Generally, investors in such undertakings are well-capitalized, which means they can continue to invest in the community even if the economy takes a downturn.

They also do their research, so they know what’s desirable in the long term. One of the U.S.’s biggest and best-selling recent master-planned communities, California’s Irvine Ranch, encompasses 100,000 acres for 300,000 residents. The builder, Irvine Company, gave a couple hundred potential buyers a $250 gift card in exchange for their visiting other builders’ model homes and rating what they liked and didn’t like about every room. They filmed another hundred families talking about what they liked and didn’t like about their own homes. From that, they decided that current floorplans weren’t doing it for modern buyers, and they introduced eight new models with mud rooms and more open-plan layouts.

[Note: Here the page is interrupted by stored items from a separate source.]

==> config.mk <==
export PLATFORM = sky130hd
export DESIGN_NAME = msk_and_rnd_sched
export DESIGN_NICKNAME = d
export VERILOG_FILES = /design/src/rtl/msk_and_rnd_sched.sv
export SDC_FILE = /design/constraint.sdc
export NUM_CORES = 1
export LEC_CHECK = 0
export CAP_MARGIN = 40
export CELL_PAD_IN_SITES_DETAIL_PLACEMENT = 2
export CELL_PAD_IN_SITES_GLOBAL_PLACEMENT = 2
export CORE_UTILIZATION = 30
export DETAILED_ROUTE_END_ITERATION = 6
export PLACE_DENSITY = 0.9
export SYNTH_ARGS = -nofsm -noshare
export SYNTH_HDL_FRONTEND = slang
export SYNTH_SLANG_ARGS = --single-unit
==> constraint.sdc <==
create_clock -name clk -period 2.7 [get_ports clk]
set_clock_uncertainty 0.15 [all_clocks]
set_input_delay 0.54 -clock clk [delete_from_list [all_inputs] [get_ports clk]]
set_output_delay 0.54 -clock clk [all_outputs]
set_load 0.005 [all_outputs]
<file path="config.mk">
export PLATFORM = sky130hd
export DESIGN_NAME = pipe_dmem_arbiter
export DESIGN_NICKNAME = d
export VERILOG_FILES = /design/src/rtl/pipe_dmem_arbiter.sv
export SDC_FILE = /design/constraint.sdc
export NUM_CORES = 1
export LEC_CHECK = 0
export CORE_MARGIN = 2
export CORE_UTILIZATION = 40
export DETAILED_ROUTE_END_ITERATION = 10
export PLACE_DENSITY = 0.79
export SLEW_MARGIN = 10
export SYNTH_ARGS = -nofsm -noshare
export SYNTH_HDL_FRONTEND = slang
export SYNTH_SLANG_ARGS = --single-unit
</file>
<file path="constraint.sdc">
create_clock -name clock -period 2 [get_ports clock]
set_input_delay 0.5 -clock clock [delete_from_list [all_inputs] [get_ports clock]]
set_output_delay 0.5 -clock clock [all_outputs]
set_load 0.01 [all_outputs]
</file>
<file path="config.mk">
export PLATFORM = sky130hd
export DESIGN_NAME = uart_tx_resp_fifo
export DESIGN_NICKNAME = d
export VERILOG_FILES = /design/src/rtl/uart_tx_resp_fifo_pkg.sv /design/src/rtl/uart_tx_resp_fifo_mem.sv /design/src/rtl/uart_tx_resp_fifo.sv
export SDC_FILE = /design/constraint.sdc
export NUM_CORES = 1
export LEC_CHECK = 0
export BUFFER_PORTS_ARGS = -buffer_cell sky130_fd_sc_hd__buf_2
export CELL_PAD_IN_SITES_DETAIL_PLACEMENT = 0
export CELL_PAD_IN_SITES_GLOBAL_PLACEMENT = 2
export CORE_MARGIN = 1
export CORE_UTILIZATION = 43
export DETAILED_ROUTE_END_ITERATION = 7
export PLACE_DENSITY_LB_ADDON = 0.12
export RECOVER_POWER = 50
export SLEW_MARGIN = 20
export SYNTH_ARGS = -nofsm -noshare
export SYNTH_HDL_FRONTEND = slang
export SYNTH_SLANG_ARGS = --single-unit
</file>
<file path="constraint.sdc">
create_clock -name CLK -period 4.34 [get_ports CLK]
set_input_delay 0.868 -clock CLK [delete_from_list [all_inputs] [get_ports CLK]]
set_output_delay 0.868 -clock CLK [all_outputs]
set_load 0.01 [all_outputs]
</file>
File: config.mk
export PLATFORM = sky130hd
export DESIGN_NAME = power_peak_capture_flat
export DESIGN_NICKNAME = d
export VERILOG_FILES = /design/src/rtl/power_peak_capture_pkg.sv /design/src/rtl/power_peak_capture_if.sv /design/src/rtl/power_peak_capture_cw_block_averager.sv /design/src/rtl/power_peak_capture.sv /design/src/flat_wrapper.sv
export SDC_FILE = /design/constraint.sdc
export NUM_CORES = 1
export LEC_CHECK = 0
export BUFFER_PORTS_ARGS = -buffer_cell sky130_fd_sc_hd__buf_2
export CAP_MARGIN = 20
export CORE_ASPECT_RATIO = 1.2
export CORE_MARGIN = 2
export CORE_UTILIZATION = 45
export CTS_BUF_LIST = sky130_fd_sc_hd__clkbuf_8
export CTS_CLUSTER_SIZE = 24
export DETAILED_ROUTE_END_ITERATION = 12
export HOLD_SLACK_MARGIN = 0.15
export SLEW_MARGIN = 0
export SYNTH_ARGS = -nofsm -noshare
export SYNTH_HDL_FRONTEND = slang
export SYNTH_SLANG_ARGS = --single-unit
File: constraint.sdc
create_clock -name clk -period 4.15 [get_ports clk]
set_input_delay 0.6225 -clock clk [delete_from_list [all_inputs] [get_ports clk]]
set_output_delay 0.6225 -clock clk [all_outputs]
set_load 0.02 [all_outputs]
File: src/rtl/power_peak_capture_pkg.sv
// Shared types and constants for the laser power peak-capture stage.
package power_peak_capture_pkg;

  localparam int ADC_W = 16;

  typedef enum logic [1:0] {
    ST_IDLE    = 2'd0,
    ST_BLANK   = 2'd1,
    ST_CAPTURE = 2'd2,
    ST_HOLD    = 2'd3
  } state_t;

  function automatic logic [ADC_W-1:0] max_sample(input logic [ADC_W-1:0] a,
                                                  input logic [ADC_W-1:0] b);
    return (a > b) ? a : b;
  endfunction

endpackage

File: src/rtl/power_peak_capture_if.sv
// ADC stream / pulse gate inputs and peak/CW results of the peak-capture stage.
interface power_peak_capture_if;
  import power_peak_capture_pkg::*;

  logic             laser_pulse;
  logic             adc_data_valid;
  logic [ADC_W-1:0] adc_data_value;
  logic             clear_peak;
  logic [ADC_W-1:0] peak_power_value;
  logic [ADC_W-1:0] cw_power_value;
  logic [ADC_W-1:0] adc_data_old_value;
  logic             peak_valid;
  logic             window_timeout;

  modport master (
    output laser_pulse, adc_data_valid, adc_data_value, clear_peak,
    input  peak_power_value, cw_power_value, adc_data_old_value, peak_valid, window_timeout
  );

  modport slave (
    input  laser_pulse, adc_data_valid, adc_data_value, clear_peak,
    output peak_power_value, cw_power_value, adc_data_old_value, peak_valid, window_timeout
  );

endinterface

File: src/rtl/power_peak_capture_cw_block_averager.sv
// Block averager for between-pulse (CW) samples: sums 2**CW_AVG_LOG2 accepted
// samples and presents their truncated mean together with a one-cycle done flag.
// flush throws away a partially filled block.
module cw_block_averager
  import power_peak_capture_pkg::*;
#(
  parameter int CW_AVG_LOG2 = 4
) (
  input  logic             clk,
  input  logic             rstn,
  input  logic             sample_valid,
  input  logic [ADC_W-1:0] sample,
  input  logic             enable,
  input  logic             flush,
  output logic [ADC_W-1:0] avg,
  output logic             done
);

  localparam int ACC_W = ADC_W + CW_AVG_LOG2;
  localparam int CNT_W = (CW_AVG_LOG2 > 0) ? CW_AVG_LOG2 : 1;
  localparam logic [CNT_W-1:0] CNT_LAST = CNT_W'((1 << CW_AVG_LOG2) - 1);

  logic [ACC_W-1:0] acc;
  logic [ACC_W-1:0] acc_sum;
  logic [CNT_W-1:0] cnt;
  logic             take;

  assign take    = sample_valid & enable & ~flush;
  assign acc_sum = acc + ACC_W'(sample);
  assign done    = take && (cnt == CNT_LAST);
  assign avg     = ADC_W'(acc_sum >> CW_AVG_LOG2);

  // Accumulate accepted samples; restart on block completion or flush.
  always_ff @(posedge clk or negedge rstn) begin
    if (!rstn) begin
      acc <= '0;
      cnt <= '0;
    end else if (flush || done) begin
      acc <= '0;
      cnt <= '0;
    end else if (take) begin
      acc <= acc_sum;
      cnt <= cnt + 1'b1;
    end
  end

endmodule

File: src/rtl/power_peak_capture.sv
// Peak capture for the laser power-limit checker: tracks the max ADC sample in
// each pulse window (after a settling blank), publishes it when the window
// closes, and keeps a block-averaged CW level between pulses.
module power_peak_capture
  import power_peak_capture_pkg::*;
#(
  parameter int BLANK_CYCLES = 8,
  parameter int MAX_WINDOW   = 4096,
  parameter int CW_AVG_LOG2  = 4
) (
  input  logic                 clk,
  input  logic                 rstn,
  power_peak_capture_if.slave  bus
);

  localparam int BLK_W = (BLANK_CYCLES > 1) ? $clog2(BLANK_CYCLES) : 1;
  localparam int WIN_W = (MAX_WINDOW > 1) ? $clog2(MAX_WINDOW) : 1;
  localparam logic [BLK_W-1:0] BLANK_LAST = BLK_W'((BLANK_CYCLES > 0) ? BLANK_CYCLES - 1 : 0);
  localparam logic [WIN_W-1:0] WIN_LAST   = WIN_W'(MAX_WINDOW - 1);
  localparam state_t START_STATE = (BLANK_CYCLES == 0) ? ST_CAPTURE : ST_BLANK;

  state_t           state, state_next;
  logic             pulse_d1;
  logic             rise, fall;
  logic [BLK_W-1:0] blank_cnt, blank_cnt_next;
  logic [WIN_W-1:0] win_cnt, win_cnt_next;
  logic [ADC_W-1:0] peak_acc, peak_acc_next;
  logic [ADC_W-1:0] sample_max;
  logic             publish;
  logic [ADC_W-1:0] publish_value;
  logic             set_timeout;
  logic [ADC_W-1:0] peak_reg, old_reg, cw_reg, cw_avg;
  logic             timeout_reg;
  logic             cw_done, cw_enable;

  assign rise       = bus.laser_pulse & ~pulse_d1;
  assign fall       = ~bus.laser_pulse & pulse_d1;
  assign sample_max = bus.adc_data_valid ? max_sample(peak_acc, bus.adc_data_value) : peak_acc;
  assign cw_enable  = (state == ST_IDLE) & ~pulse_d1;

  // State, edge-detect register and window bookkeeping.
  always_ff @(posedge clk or negedge rstn) begin
    if (!rstn) begin
      state     <= ST_IDLE;
      pulse_d1  <= 1'b0;
      blank_cnt <= '0;
      win_cnt   <= '0;
      peak_acc  <= '0;
    end else begin
      state     <= state_next;
      pulse_d1  <= bus.laser_pulse;
      blank_cnt <= blank_cnt_next;
      win_cnt   <= win_cnt_next;
      peak_acc  <= peak_acc_next;
    end
  end

  // Next state, counter updates and window-close (publish) decisions.
  always_comb begin
    state_next     = state;
    blank_cnt_next = blank_cnt;
    win_cnt_next   = win_cnt;
    peak_acc_next  = peak_acc;
    publish        = 1'b0;
    publish_value  = '0;
    set_timeout    = 1'b0;
    case (state)
      ST_IDLE: begin
        if (rise) begin
          state_next     = START_STATE;
          blank_cnt_next = '0;
          win_cnt_next   = '0;
          peak_acc_next  = '0;
        end
      end
      ST_BLANK: begin
        if (fall) begin
          state_next    = ST_HOLD;
          publish       = 1'b1;
          publish_value = '0;
        end else if (blank_cnt == BLANK_LAST) begin
          state_next   = ST_CAPTURE;
          win_cnt_next = '0;
        end else begin
          blank_cnt_next = blank_cnt + 1'b1;
        end
      end
      ST_CAPTURE: begin
        peak_acc_next = sample_max;
        if (fall) begin
          state_next    = ST_HOLD;
          publish       = 1'b1;
          publish_value = sample_max;
        end else if (win_cnt == WIN_LAST) begin
          state_next    = ST_HOLD;
          publish       = 1'b1;
          publish_value = sample_max;
          set_timeout   = 1'b1;
        end else begin
          win_cnt_next = win_cnt + 1'b1;
        end
      end
      ST_HOLD: begin
        if (rise) begin
          state_next     = START_STATE;
          blank_cnt_next = '0;
          win_cnt_next   = '0;
          peak_acc_next  = '0;
        end else if (bus.clear_peak) begin
          state_next = ST_IDLE;
        end
      end
      default: state_next = ST_IDLE;
    endcase
  end

  // Published results: peak on window close, sticky timeout, sample delay, CW level.
  always_ff @(posedge clk or negedge rstn) begin
    if (!rstn) begin
      peak_reg    <= '0;
      timeout_reg <= 1'b0;
      old_reg     <= '0;
      cw_reg      <= '0;
    end else begin
      if (publish) peak_reg <= publish_value;
      if (set_timeout) timeout_reg <= 1'b1;
      else if (bus.clear_peak) timeout_reg <= 1'b0;
      if (bus.adc_data_valid) old_reg <= bus.adc_data_value;
      if (cw_done) cw_reg <= cw_avg;
    end
  end

  cw_block_averager #(
    .CW_AVG_LOG2 (CW_AVG_LOG2)
  ) u_cw_avg (
    .clk          (clk),
    .rstn         (rstn),
    .sample_valid (bus.adc_data_valid),
    .sample       (bus.adc_data_value),
    .enable       (cw_enable),
    .flush        (rise),
    .avg          (cw_avg),
    .done         (cw_done)
  );

  assign bus.peak_power_value   = peak_reg;
  assign bus.cw_power_value     = cw_reg;
  assign bus.adc_data_old_value = old_reg;
  assign bus.peak_valid         = (state == ST_HOLD);
  assign bus.window_timeout     = timeout_reg;

endmodule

“We created a new home for a new generation,” Irvine president Daniel Young told Urbanland magazine. The company sold more than 1,000 of the new-style homes last year, doubling their goal.

Thanks to the decline of traditional media, developers are getting creative with their marketing efforts. No longer comprised primarily of newspaper and magazine ads, these new strategies are letting builders more specifically target buyers. YouTube videos and ads on school-search websites, community events and neighbourhood walking tours are all making a grassroots impact on their bottom lines.

It’s clear today’s developers have learned from their peers’ mistakes of the past. No longer content with drab design and a lack of amenities, these new communities are providing highly desirable, multi-faceted housing in areas that often have become derelict. It’s an exciting time for Toronto, and I can’t wait to see how they turn out.